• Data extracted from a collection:
_ _ _

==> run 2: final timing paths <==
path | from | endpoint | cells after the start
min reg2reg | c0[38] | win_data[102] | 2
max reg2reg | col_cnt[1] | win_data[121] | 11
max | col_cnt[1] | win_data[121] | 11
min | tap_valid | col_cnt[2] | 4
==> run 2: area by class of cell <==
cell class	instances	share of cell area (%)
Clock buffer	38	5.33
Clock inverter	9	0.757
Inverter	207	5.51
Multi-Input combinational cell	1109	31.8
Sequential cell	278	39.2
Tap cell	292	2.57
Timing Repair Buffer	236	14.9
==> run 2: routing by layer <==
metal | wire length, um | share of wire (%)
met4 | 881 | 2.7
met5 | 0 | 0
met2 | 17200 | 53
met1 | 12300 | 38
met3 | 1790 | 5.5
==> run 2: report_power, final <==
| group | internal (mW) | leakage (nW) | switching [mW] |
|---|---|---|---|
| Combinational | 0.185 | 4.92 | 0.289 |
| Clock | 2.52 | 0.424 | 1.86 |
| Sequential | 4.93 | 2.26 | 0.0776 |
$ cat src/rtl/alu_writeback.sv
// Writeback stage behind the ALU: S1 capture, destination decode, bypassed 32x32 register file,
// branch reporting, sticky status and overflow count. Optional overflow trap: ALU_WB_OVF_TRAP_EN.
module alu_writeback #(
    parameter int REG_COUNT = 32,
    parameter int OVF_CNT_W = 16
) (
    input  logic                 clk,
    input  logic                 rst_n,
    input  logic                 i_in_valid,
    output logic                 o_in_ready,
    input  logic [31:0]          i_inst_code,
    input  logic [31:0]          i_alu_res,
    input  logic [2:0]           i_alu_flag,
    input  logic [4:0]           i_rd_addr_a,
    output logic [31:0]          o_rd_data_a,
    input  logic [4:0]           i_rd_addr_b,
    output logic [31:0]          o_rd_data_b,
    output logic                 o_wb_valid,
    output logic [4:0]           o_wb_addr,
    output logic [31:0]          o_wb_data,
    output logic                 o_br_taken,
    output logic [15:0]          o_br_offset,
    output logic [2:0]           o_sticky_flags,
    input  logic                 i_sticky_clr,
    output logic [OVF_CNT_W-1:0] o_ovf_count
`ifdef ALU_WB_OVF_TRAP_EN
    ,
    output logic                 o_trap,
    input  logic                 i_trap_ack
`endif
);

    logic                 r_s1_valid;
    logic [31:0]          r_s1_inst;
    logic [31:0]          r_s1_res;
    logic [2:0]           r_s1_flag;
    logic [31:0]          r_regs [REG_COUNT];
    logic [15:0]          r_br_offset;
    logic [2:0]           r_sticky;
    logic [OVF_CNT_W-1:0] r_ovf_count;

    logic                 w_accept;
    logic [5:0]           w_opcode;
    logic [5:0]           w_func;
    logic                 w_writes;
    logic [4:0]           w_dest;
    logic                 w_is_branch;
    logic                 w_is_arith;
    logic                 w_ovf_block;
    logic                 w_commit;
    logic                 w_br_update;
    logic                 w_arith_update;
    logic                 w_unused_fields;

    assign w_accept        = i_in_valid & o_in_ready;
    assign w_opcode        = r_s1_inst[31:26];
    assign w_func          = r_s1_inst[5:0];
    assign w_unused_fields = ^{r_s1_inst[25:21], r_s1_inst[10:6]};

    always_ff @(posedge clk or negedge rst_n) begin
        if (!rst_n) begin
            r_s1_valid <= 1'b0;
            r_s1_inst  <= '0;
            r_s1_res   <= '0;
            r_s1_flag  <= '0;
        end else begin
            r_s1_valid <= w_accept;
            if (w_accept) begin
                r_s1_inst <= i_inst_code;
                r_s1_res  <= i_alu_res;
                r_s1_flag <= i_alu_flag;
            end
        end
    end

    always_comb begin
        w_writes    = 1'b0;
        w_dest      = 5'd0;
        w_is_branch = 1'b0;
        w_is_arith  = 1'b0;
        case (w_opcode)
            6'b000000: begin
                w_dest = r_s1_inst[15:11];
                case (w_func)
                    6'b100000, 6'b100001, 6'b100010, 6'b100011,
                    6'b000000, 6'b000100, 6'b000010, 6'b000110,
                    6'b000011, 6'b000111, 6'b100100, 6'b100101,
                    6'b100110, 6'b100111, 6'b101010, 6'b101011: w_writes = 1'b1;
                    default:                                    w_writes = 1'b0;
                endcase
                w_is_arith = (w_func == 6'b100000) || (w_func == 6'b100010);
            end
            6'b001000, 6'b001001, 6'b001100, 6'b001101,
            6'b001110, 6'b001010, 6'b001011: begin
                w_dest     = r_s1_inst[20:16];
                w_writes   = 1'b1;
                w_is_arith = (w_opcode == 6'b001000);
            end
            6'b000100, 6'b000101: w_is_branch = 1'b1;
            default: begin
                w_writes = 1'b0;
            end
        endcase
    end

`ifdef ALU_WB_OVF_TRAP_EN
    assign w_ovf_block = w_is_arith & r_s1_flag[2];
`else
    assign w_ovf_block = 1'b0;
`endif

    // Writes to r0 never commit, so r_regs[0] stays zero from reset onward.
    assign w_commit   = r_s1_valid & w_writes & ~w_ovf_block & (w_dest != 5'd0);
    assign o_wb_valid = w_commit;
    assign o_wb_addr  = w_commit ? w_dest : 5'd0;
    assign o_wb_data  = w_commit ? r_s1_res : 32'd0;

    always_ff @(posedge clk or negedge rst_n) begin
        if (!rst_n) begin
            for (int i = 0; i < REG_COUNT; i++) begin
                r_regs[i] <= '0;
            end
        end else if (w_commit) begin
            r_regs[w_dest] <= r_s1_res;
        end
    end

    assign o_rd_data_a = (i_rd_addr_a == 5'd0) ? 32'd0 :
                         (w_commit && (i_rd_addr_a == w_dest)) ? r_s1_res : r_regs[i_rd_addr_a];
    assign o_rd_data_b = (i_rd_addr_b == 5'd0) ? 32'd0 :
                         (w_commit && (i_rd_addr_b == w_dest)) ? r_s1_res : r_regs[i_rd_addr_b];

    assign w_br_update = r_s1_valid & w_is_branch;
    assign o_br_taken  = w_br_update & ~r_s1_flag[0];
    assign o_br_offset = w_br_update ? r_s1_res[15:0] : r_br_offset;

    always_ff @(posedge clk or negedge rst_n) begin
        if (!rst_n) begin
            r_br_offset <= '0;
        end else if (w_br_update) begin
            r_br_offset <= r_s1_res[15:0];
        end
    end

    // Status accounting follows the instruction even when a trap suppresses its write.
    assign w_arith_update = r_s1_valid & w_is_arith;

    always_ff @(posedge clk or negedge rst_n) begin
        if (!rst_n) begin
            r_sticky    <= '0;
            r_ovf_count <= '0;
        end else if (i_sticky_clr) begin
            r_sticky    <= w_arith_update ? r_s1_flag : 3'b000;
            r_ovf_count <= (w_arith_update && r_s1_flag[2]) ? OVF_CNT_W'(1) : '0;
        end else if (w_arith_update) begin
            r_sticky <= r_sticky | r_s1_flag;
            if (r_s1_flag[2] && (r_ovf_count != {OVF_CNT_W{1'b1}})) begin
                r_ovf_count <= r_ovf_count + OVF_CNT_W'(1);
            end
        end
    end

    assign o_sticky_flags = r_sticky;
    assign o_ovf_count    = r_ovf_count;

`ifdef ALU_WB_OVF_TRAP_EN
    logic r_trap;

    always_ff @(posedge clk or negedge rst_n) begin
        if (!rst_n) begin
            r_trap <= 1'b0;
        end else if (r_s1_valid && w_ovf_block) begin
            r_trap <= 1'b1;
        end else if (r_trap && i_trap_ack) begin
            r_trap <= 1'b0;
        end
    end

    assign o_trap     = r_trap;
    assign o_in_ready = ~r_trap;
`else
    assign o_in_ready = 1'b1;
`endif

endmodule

_ _ _

• WHAT THE TASK ASKS:
Look above for the line holding "met4 | 881 | 2.7". Print it and every line after it, exactly, through the line holding "0.424 | 1.86 |".

• REPLY:
met4 | 881 | 2.7
met5 | 0 | 0
met2 | 17200 | 53
met1 | 12300 | 38
met3 | 1790 | 5.5
==> run 2: report_power, final <==
| group | internal (mW) | leakage (nW) | switching [mW] |
|---|---|---|---|
| Combinational | 0.185 | 4.92 | 0.289 |
| Clock | 2.52 | 0.424 | 1.86 |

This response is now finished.